__TASK TO COMPLETE__. Please restate, word for word, the lines below that begin at the one with "end else if (w_cs_fall) begin" and end at the one with "unique case (r_state)". Leave out all other lines.

__RECORDS TO USE__.

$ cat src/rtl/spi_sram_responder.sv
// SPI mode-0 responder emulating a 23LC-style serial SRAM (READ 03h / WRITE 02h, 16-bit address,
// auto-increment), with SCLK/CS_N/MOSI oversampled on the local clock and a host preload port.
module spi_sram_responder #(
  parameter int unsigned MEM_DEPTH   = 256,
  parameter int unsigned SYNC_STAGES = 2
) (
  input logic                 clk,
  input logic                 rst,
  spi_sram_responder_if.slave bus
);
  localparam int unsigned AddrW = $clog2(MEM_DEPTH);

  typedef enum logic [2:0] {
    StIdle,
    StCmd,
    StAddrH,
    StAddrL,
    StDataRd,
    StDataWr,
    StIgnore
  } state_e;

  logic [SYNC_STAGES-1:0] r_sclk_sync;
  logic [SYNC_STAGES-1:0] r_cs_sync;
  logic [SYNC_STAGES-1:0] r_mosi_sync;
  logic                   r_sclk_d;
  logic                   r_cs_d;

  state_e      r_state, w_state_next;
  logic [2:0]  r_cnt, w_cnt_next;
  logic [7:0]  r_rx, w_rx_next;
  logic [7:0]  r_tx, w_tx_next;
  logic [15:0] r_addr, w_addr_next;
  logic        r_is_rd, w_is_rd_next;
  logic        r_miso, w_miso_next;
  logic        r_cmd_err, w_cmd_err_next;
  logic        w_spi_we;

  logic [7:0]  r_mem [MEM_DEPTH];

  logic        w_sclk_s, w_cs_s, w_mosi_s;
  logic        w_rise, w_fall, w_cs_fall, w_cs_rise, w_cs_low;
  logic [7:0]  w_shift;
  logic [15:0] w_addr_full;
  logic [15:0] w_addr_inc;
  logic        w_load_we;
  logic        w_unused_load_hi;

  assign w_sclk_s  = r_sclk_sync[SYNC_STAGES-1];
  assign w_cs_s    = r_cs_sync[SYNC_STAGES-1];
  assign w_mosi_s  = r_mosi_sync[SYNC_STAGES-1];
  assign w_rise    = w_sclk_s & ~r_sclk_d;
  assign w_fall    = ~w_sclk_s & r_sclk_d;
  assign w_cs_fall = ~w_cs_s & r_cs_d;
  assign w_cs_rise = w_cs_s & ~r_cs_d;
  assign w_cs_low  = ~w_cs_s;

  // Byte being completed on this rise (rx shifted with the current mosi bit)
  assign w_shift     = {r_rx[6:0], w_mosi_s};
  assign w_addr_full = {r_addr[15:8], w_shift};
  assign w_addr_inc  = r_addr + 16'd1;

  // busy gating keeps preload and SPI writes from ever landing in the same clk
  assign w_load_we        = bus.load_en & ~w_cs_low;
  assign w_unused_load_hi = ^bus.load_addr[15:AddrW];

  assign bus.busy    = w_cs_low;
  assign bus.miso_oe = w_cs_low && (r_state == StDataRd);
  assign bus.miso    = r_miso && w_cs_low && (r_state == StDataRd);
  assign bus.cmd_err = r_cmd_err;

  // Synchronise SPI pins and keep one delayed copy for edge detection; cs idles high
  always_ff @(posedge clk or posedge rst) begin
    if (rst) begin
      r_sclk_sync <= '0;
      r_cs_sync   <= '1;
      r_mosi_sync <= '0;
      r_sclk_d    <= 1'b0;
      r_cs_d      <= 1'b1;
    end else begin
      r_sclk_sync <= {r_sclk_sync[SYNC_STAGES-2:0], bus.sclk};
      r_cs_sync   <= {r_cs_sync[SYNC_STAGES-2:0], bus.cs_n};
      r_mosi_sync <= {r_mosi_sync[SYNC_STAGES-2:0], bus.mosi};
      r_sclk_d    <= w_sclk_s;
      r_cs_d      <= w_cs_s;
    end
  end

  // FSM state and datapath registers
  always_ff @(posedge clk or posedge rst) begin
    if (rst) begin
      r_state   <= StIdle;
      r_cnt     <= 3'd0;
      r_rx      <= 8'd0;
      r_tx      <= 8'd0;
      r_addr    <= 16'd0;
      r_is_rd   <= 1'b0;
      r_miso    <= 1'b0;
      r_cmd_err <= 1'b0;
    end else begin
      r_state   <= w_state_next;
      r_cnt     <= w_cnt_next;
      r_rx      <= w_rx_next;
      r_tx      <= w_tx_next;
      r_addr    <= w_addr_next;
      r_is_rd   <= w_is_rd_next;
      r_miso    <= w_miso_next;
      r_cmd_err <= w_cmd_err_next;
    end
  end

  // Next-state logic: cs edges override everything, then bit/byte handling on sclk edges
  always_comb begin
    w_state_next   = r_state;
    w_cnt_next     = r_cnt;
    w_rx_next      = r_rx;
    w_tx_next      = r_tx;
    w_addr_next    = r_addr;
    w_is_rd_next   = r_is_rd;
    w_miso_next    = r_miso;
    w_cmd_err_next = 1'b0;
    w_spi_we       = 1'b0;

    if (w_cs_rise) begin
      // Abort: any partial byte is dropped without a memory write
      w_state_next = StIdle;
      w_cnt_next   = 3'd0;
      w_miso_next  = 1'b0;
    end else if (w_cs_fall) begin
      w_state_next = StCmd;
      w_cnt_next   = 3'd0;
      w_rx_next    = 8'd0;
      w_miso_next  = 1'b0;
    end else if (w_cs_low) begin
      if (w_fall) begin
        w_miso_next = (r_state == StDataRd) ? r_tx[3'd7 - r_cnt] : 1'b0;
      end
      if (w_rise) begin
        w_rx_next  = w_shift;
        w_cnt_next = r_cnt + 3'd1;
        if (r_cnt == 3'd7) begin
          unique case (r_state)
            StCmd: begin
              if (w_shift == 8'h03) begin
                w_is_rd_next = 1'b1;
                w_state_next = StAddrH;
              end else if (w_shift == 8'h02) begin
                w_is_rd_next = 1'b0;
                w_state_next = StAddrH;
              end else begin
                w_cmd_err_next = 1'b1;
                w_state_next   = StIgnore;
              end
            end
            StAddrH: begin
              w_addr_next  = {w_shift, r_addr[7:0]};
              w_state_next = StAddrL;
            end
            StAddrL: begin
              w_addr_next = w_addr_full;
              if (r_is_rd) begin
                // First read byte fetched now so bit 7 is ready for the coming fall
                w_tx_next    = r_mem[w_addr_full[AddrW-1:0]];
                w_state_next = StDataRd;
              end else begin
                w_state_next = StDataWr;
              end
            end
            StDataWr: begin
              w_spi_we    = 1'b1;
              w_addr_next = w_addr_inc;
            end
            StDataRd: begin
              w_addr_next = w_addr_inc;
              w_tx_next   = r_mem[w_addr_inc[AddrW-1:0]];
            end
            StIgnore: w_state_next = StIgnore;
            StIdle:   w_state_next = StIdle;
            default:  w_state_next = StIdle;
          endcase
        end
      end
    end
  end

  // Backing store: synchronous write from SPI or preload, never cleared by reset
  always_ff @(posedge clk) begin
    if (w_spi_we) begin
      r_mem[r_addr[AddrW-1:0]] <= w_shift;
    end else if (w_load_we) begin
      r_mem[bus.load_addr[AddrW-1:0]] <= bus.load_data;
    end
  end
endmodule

---

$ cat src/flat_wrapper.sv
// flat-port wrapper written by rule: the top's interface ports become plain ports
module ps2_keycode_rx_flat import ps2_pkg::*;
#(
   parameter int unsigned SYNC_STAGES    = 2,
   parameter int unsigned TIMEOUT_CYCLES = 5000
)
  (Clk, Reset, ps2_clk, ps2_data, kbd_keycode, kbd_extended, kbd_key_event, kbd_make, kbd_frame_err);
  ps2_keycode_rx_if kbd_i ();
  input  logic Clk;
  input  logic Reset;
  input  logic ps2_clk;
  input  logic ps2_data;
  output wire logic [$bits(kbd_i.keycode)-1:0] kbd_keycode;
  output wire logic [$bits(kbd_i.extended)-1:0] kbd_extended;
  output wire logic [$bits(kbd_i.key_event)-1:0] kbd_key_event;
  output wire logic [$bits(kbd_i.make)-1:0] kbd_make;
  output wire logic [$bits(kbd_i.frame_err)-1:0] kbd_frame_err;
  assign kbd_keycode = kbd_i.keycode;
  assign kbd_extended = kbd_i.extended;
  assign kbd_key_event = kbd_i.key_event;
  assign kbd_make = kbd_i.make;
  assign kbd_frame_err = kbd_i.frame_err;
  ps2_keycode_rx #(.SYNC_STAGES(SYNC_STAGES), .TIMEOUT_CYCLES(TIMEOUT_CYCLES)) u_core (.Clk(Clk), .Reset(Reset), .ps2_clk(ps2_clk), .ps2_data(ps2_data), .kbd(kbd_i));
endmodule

--

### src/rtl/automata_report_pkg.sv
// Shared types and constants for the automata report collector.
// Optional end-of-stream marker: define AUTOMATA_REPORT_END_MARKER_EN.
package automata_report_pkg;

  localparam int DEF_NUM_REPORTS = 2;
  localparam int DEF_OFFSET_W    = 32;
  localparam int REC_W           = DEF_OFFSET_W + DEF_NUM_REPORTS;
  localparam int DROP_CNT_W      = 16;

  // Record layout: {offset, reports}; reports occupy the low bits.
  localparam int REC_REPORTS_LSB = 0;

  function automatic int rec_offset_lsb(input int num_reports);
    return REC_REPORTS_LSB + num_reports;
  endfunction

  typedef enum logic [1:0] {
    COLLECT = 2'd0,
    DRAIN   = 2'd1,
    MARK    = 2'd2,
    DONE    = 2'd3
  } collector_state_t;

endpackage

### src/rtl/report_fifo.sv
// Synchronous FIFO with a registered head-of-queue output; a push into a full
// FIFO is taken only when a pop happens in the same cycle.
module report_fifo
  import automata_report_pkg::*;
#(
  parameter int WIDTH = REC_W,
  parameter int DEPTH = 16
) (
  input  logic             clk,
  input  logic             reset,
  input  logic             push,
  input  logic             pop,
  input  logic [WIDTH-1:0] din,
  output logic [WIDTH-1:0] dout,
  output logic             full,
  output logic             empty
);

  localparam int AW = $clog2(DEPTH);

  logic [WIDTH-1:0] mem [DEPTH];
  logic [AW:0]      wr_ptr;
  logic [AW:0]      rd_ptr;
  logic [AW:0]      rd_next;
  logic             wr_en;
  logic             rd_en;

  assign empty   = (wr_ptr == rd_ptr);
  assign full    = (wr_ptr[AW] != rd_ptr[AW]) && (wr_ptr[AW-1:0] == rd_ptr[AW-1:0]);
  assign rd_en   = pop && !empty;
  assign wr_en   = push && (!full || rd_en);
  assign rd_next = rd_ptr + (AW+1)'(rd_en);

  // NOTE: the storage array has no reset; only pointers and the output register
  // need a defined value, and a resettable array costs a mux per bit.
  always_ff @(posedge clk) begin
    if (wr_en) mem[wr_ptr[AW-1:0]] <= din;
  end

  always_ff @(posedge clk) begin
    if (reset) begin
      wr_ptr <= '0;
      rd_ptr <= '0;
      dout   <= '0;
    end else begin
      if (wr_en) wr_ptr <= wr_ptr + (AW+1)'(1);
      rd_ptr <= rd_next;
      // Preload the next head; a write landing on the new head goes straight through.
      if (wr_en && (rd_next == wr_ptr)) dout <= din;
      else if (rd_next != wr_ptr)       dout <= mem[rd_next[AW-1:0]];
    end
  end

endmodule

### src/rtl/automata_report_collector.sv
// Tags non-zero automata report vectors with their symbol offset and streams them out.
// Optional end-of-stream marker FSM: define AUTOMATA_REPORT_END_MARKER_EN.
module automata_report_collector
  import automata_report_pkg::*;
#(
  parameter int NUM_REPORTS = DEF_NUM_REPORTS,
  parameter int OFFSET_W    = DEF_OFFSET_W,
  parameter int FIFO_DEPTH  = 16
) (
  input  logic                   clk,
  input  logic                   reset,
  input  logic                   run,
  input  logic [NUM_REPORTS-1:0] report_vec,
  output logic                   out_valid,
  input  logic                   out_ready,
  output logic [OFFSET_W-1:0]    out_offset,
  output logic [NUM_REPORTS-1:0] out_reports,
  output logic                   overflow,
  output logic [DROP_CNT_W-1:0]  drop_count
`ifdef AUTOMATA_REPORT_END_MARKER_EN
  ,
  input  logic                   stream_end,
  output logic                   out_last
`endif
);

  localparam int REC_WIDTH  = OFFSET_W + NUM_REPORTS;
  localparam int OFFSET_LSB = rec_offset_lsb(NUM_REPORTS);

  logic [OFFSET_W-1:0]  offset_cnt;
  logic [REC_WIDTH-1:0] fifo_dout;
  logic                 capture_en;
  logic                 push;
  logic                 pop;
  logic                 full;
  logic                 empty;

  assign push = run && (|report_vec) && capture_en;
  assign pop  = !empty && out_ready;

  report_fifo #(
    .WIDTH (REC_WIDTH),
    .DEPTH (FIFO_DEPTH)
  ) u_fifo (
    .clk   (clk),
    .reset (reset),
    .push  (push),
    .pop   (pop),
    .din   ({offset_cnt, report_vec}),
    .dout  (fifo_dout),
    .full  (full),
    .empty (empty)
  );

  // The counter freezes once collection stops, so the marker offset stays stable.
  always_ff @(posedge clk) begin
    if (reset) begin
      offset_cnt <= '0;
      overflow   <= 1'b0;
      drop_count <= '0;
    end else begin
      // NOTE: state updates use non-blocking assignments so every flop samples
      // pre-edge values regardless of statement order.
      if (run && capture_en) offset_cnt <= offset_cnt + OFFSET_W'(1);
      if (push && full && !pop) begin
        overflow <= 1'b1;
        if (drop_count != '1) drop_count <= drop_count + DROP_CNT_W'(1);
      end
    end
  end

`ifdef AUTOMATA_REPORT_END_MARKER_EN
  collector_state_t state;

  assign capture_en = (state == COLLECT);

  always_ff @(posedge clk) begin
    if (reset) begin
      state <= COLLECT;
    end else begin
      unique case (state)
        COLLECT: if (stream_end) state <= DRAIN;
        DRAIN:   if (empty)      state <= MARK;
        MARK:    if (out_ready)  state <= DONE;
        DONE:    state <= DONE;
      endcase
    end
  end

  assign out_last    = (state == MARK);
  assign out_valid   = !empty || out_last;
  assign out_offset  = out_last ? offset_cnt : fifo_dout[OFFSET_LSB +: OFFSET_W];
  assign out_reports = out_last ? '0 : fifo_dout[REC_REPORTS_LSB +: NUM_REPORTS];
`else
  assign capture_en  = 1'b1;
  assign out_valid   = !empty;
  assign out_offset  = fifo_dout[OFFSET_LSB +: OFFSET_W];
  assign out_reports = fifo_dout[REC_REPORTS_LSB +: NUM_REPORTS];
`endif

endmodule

__YOUR RESPONSE__.
    end else if (w_cs_fall) begin
      w_state_next = StCmd;
      w_cnt_next   = 3'd0;
      w_rx_next    = 8'd0;
      w_miso_next  = 1'b0;
    end else if (w_cs_low) begin
      if (w_fall) begin
        w_miso_next = (r_state == StDataRd) ? r_tx[3'd7 - r_cnt] : 1'b0;
      end
      if (w_rise) begin
        w_rx_next  = w_shift;
        w_cnt_next = r_cnt + 3'd1;
        if (r_cnt == 3'd7) begin
          unique case (r_state)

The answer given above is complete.